July 13, 2016

Email Fraud: Would Your Employees Recognise These Red Flags?

Training employees to recognise social engineering dangers is one of the most important ways to protect confidential information in the workplace today.

Information thieves use social engineering such as phishing and pre-texting to trick people into giving out confidential information and/or installing malicious software.

  • Scams can occur over the telephone but most frequently, they arrive in a fake email.

  • Many data breaches are thought to have started with a simple social engineering scam.
Anti-Phishing Working Group

According to Verizon’s 2015 Data Breach Investigation Report, phishing attacks have been a factor in more than two-thirds of cyber-espionage incidents for the past three years. The study showed that more than 23% of recipients open phishing emails while 11% open the attachments.

Globally, computers continue to be infected with malware at a high rate. The Anti-Phishing Working Group (APWG) reported that the global infection rate was around 33% for most of 2015.

For protection, an organisation should have a comprehensive information security program as well as technology that intercepts incoming emails such as firewalls, antivirus software, and content filtering. There should be a multi-level approval process for any financial transfers. Some companies utilise social engineering phishing tests to identify workforce vulnerabilities and solutions.

Employee knowledge about engineering scams is just as important as these other safeguards – so employees can delete or ignore scams.  

In security awareness training, teach employees about the risks involved in sharing personal and business information online. Also, use workplace reminders (posters, notices in employee newsletters, etc.) to keep phishing awareness top-of-mind.

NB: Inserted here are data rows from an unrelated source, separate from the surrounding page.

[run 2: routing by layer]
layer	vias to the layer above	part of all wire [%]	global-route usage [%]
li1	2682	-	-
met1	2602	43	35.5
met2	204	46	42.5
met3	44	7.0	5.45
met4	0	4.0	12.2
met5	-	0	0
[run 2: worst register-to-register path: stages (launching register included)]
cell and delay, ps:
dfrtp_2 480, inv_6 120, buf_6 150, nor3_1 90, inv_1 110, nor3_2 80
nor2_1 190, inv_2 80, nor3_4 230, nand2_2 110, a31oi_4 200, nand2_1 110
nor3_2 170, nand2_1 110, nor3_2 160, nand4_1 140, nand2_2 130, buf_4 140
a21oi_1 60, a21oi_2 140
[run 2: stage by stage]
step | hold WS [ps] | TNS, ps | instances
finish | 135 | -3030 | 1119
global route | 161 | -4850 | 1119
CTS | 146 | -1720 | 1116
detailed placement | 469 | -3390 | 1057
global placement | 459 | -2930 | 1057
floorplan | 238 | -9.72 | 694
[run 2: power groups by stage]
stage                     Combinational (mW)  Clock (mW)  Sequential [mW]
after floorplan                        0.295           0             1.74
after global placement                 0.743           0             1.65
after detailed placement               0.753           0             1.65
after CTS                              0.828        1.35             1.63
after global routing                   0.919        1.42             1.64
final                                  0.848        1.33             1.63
**config.mk**
```make
export PLATFORM = sky130hd
export DESIGN_NAME = rtc_core
export DESIGN_NICKNAME = d
export VERILOG_FILES = /design/src/design/rtc_pkg.sv /design/src/design/rtc_core.sv
export VERILOG_INCLUDE_DIRS = /design/src /design/src/design
export SDC_FILE = /design/constraint.sdc
export NUM_CORES = 2
export LEC_CHECK = 0
export BUFFER_PORTS_ARGS = -buffer_cell sky130_fd_sc_hd__buf_2
export CORE_ASPECT_RATIO = 1.4
export CORE_MARGIN = 1.5
export CORE_UTILIZATION = 45
export CTS_CLUSTER_DIAMETER = 50
export DETAILED_ROUTE_END_ITERATION = 12
export GPL_TIMING_DRIVEN = 1
export PLACE_DENSITY_LB_ADDON = 0.3
export SYNTH_ARGS = -nofsm -noshare
export SYNTH_HDL_FRONTEND = slang
export SYNTH_SLANG_ARGS = --single-unit
```
**constraint.sdc**
```tcl
create_clock -name clk_i -period 6.82 [get_ports clk_i]
set_input_delay 0.682 -clock clk_i [delete_from_list [all_inputs] [get_ports clk_i]]
set_output_delay 0.682 -clock clk_i [all_outputs]
set_load 0.02 [all_outputs]
```
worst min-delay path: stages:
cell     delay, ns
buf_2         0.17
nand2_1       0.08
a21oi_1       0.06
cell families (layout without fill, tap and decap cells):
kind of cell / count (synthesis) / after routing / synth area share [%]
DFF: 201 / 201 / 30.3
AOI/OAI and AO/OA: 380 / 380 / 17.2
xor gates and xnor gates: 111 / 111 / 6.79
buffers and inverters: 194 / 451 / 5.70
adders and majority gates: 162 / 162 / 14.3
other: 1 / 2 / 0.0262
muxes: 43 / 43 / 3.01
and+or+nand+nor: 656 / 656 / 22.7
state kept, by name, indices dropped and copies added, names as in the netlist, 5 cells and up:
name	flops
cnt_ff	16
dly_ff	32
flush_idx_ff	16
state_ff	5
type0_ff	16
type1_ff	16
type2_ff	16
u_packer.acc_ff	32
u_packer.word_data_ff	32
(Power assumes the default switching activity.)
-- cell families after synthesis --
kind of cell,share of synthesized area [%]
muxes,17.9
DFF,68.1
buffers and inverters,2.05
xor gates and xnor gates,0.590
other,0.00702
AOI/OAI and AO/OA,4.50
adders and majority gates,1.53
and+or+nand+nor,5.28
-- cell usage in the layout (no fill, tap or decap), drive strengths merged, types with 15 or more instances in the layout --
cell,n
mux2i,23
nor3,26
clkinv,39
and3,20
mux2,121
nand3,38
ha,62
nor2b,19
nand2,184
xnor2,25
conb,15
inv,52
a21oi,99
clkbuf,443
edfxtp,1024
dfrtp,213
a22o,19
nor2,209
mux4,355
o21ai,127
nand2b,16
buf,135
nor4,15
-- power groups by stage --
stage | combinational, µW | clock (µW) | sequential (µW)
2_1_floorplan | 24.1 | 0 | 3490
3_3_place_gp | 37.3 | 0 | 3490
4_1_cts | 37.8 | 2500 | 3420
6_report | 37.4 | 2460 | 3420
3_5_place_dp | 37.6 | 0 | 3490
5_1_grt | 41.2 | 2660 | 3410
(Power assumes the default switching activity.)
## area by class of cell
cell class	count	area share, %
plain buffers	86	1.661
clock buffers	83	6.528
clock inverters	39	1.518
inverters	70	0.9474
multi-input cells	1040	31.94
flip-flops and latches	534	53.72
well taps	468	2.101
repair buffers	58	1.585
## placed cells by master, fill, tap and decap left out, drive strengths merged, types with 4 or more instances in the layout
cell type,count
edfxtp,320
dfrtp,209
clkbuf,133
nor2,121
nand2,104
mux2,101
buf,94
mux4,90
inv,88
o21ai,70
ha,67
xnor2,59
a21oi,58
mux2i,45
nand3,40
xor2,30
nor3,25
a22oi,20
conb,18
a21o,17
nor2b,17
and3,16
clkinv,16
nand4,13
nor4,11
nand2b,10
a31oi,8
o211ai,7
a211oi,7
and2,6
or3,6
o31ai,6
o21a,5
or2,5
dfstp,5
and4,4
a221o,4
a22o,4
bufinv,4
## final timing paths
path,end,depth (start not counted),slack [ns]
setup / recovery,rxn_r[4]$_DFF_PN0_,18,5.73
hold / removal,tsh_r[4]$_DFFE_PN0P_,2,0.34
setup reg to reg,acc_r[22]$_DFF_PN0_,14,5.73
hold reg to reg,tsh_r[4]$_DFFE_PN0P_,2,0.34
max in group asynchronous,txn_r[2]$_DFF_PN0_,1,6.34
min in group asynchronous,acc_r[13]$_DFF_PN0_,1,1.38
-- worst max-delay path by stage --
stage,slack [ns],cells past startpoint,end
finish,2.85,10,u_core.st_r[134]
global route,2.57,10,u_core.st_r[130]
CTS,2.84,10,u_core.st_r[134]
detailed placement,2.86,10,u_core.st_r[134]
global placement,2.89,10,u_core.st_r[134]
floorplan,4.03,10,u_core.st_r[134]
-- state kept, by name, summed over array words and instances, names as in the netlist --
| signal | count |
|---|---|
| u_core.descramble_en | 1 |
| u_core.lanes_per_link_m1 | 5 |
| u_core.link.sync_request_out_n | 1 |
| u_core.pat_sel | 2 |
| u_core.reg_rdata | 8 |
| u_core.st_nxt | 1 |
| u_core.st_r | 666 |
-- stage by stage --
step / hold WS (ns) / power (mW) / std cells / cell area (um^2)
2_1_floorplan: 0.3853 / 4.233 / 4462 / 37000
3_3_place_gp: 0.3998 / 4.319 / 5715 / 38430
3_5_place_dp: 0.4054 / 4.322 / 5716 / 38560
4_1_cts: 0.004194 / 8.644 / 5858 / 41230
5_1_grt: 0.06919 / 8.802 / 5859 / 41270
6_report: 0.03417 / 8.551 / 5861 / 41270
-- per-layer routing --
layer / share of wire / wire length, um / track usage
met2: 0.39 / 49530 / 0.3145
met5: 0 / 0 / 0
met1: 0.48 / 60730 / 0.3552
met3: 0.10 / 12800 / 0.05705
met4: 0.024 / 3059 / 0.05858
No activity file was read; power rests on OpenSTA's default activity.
--- config.mk ---
export PLATFORM = sky130hd
export DESIGN_NAME = spc_segment_privilege_check
export DESIGN_NICKNAME = d
export VERILOG_FILES = /design/src/hw/spc_pkg.sv /design/src/hw/spc_seg_mem.sv /design/src/hw/spc_segment_privilege_check.sv
export SDC_FILE = /design/constraint.sdc
export NUM_CORES = 1
export LEC_CHECK = 0
export ABC_AREA = 1
export BUFFER_PORTS_ARGS = -buffer_cell sky130_fd_sc_hd__buf_2
export CAP_MARGIN = 20
export CORE_MARGIN = 8
export CORE_UTILIZATION = 40
export DETAILED_ROUTE_END_ITERATION = 8
export SYNTH_ARGS = -nofsm -noshare
export SYNTH_HDL_FRONTEND = slang
export SYNTH_HIERARCHICAL = 1
export SYNTH_SLANG_ARGS = --single-unit
--- constraint.sdc ---
create_clock -name aclk -period 2.5 [get_ports aclk]
set_input_delay 0.25 -clock aclk [delete_from_list [all_inputs] [get_ports aclk]]
set_output_delay 0.25 -clock aclk [all_outputs]
set_load 0.1 [all_outputs]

Here are some Social Engineering Red Flags to be aware of:
  • Sender: It’s a red flag if the sender is not a recognised person or organisation. But keep in mind that cyber criminals are increasingly using social media platforms to launch attacks. For example, they create fake LinkedIn profiles in order to target employees at a specific company
     
  • Subject: How relevant is the subject line? It should make sense or match the content. If there’s reference to a request that wasn’t actually made by the recipient, consider it a red flag too.  
     
  • Other Recipients: Being copied on an email with one or more people who are not personally known is a red flag.
     
  • Content: Spelling mistakes, unusual phrases, bad grammar, and provocative content are all red flags. A scam request to install antivirus software may actually be a malicious programme.
     
  • Attachments: A scam email may direct the recipient to open an attachment in an unusual way. Consider whether the attachment was expected or the ‘sender’ would normally send these types of attachments.
     
  • Hyperlinks: Directing the recipient to click on a link is a red flag. One way to check the link is to hover over the hyperlink with the mouse to see if the address is for the correct website.  

Make sure you and your employees are aware of social engineering dangers.